ASSIGNMENT 12 - BIAS VARIANCE TRADEOFF IN R


Using the stats and boot libraries in R perform a cross-validation experiment to observe the bias variance tradeoff. You’ll use the auto data set from previous assignments. This dataset has 392 observations across 5 variables. We want to fit a polynomial model of various degrees using the glm function in R and then measure the cross validation error using cv.glm function. Fit various polynomial models to compute mpg as a function of the other four variables acceleration, weight, horsepower, and displacement using glm function.


The main purpose is to estimate the true behavior of mpg given the sample of data we have, D. If we tried to fit D with no error by itself, it would most likely overfit our estimation, i.e. give a large variance and low bias in our predictions of \(\hat{f}_i|x_i\). On the other hand, if we do not place enough emphasis on how well D fits the model, we will have a high bias and a low variance.

In order to find this sweet spot in between, i.e. an estimation that fits the model well across variations of our sample sets, we want to minimize both the variance and the bias. This is a trade-off because reducing one will in turn increase the other.

Given our sample D, we will split it into 5 sets of approximately the same size and fit a 1st - 8th degree polynomial. For each iteration, 1 of the 5 sets will be withheld from the estimation. At the end, this model will be applied to the withed set to weigh its goodness of fit. The resultant value is the prediction error of the cross validation.

While using this method, the best fit polynomial order changed frequently from 2 to 7. In order to increase the variation in the folds chosen for each polynomial and, hence, get a clearer cross validation error from this data set, we will run each cross validation 100 times.

auto <- read.csv(repo_url, header = FALSE, sep = "")
colnames(auto) <- c("displacement", "horsepower", "weight", "acceleration", "mpg")

#set.seed(8675309)

cv.err5 <- matrix(c(seq(1, 8, 1), rep(0, 8)), nrow = 8, ncol = 2)
iters <- 100

#loop data through 1st order - 8th order polynomial
#creating 5 folds at each itteration
for (j in 1:iters) {
    for (i in 1:nrow(cv.err5)) {
        tmp_fit <- glm(mpg~poly(
            displacement+horsepower+weight+acceleration,i),
            data=auto)
        cv.err5[i, 2] <- cv.err5[i, 2] + cv.glm(auto, tmp_fit, K = 5)$delta[1]
    }
}

cv.err5[,2] <- cv.err5[,2]/iters

min_cv.poly <- cv.err5[min(cv.err5[,2]) == cv.err5[,2], 1] 

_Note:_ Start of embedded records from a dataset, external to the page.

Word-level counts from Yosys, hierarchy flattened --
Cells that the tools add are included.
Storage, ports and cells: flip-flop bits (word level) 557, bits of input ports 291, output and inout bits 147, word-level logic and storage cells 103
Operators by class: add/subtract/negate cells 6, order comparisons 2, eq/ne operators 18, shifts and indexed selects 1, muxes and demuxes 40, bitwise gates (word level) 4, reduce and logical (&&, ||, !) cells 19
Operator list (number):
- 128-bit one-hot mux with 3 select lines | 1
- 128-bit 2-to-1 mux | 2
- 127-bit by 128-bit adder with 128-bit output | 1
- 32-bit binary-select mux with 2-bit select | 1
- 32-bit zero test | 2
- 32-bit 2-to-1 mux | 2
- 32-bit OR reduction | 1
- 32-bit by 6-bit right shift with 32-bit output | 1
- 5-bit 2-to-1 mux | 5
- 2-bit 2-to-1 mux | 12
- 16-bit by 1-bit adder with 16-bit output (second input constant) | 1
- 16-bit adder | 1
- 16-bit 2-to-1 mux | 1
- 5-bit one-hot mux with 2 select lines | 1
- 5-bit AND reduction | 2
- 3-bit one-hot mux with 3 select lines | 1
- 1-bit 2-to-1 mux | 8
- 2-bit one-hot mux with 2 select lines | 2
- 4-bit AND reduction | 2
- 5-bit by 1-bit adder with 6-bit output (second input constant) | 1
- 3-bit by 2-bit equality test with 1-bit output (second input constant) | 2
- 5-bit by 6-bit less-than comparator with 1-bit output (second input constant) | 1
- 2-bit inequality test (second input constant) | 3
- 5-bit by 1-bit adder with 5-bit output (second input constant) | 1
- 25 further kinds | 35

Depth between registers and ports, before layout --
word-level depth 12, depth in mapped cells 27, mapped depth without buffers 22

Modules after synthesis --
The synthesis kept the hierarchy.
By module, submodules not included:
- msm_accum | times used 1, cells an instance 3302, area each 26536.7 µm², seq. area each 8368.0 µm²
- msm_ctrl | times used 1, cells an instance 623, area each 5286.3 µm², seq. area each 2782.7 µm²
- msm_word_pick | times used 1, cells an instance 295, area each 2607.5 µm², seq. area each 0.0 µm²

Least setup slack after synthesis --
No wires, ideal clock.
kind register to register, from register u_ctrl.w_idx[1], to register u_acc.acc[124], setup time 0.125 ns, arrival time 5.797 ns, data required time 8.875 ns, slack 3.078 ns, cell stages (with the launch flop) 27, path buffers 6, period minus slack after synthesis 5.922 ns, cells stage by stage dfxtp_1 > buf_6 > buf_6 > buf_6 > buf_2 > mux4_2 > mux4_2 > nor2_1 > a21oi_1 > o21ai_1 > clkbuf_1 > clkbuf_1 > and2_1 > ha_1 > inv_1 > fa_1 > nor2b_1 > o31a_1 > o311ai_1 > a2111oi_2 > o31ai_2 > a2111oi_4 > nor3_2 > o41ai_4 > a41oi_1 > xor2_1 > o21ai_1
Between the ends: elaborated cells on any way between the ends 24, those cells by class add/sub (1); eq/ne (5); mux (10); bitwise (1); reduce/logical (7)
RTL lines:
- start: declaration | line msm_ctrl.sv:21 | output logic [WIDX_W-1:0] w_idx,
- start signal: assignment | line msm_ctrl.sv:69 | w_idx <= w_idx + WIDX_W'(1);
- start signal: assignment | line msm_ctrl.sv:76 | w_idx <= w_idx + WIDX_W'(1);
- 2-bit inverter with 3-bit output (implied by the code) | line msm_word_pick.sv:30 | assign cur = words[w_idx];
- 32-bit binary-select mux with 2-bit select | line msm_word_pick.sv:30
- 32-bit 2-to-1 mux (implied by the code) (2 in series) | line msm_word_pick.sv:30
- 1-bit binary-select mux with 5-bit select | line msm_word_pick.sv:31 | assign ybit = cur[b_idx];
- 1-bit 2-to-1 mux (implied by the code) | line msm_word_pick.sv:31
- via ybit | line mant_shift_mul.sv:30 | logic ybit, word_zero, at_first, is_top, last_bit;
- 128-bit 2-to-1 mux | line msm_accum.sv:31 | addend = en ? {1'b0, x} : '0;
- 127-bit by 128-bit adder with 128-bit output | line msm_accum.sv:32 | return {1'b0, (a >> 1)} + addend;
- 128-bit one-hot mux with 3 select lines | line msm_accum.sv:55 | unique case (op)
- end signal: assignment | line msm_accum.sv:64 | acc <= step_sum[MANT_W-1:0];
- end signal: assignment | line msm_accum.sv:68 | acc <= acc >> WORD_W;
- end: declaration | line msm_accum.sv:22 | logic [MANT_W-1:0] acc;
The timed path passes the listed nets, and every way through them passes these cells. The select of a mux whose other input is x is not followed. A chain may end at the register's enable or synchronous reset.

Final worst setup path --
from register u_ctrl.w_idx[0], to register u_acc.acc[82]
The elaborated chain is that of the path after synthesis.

A plot of the cross validation errors for each degree of polynomial is below.

plot(cv.err5[,1], cv.err5[,2], type = 'b')

Using the method outlined above the minimum cross validation error occurs with a polynomial of 2.

Looking at the change in fit relative to 1st order polynomial

Looking at the residual error using the 2nd degree polynomial.

cv.best <- glm(mpg~poly(displacement+horsepower+weight+acceleration,min_cv.poly),data=auto)
plot(cv.best$residuals~cv.best$fitted.values)
abline(h=0, lty = 3)

Comparing it to the previous assignment’s 1st degree polynomial

poly1 <- glm(mpg~poly(displacement+horsepower+weight+acceleration,1),data=auto)
plot(poly1$residuals~poly1$fitted.values)
abline(h=0, lty = 3)

The fit, for the data set at least, is a lot better using the polynomial of degree min_cv.poly. If this is applicable to the population at large is a more difficult assertion to make, but the cross validation method makes us a lot more sure of our estimations than simple linear regression techniques alone.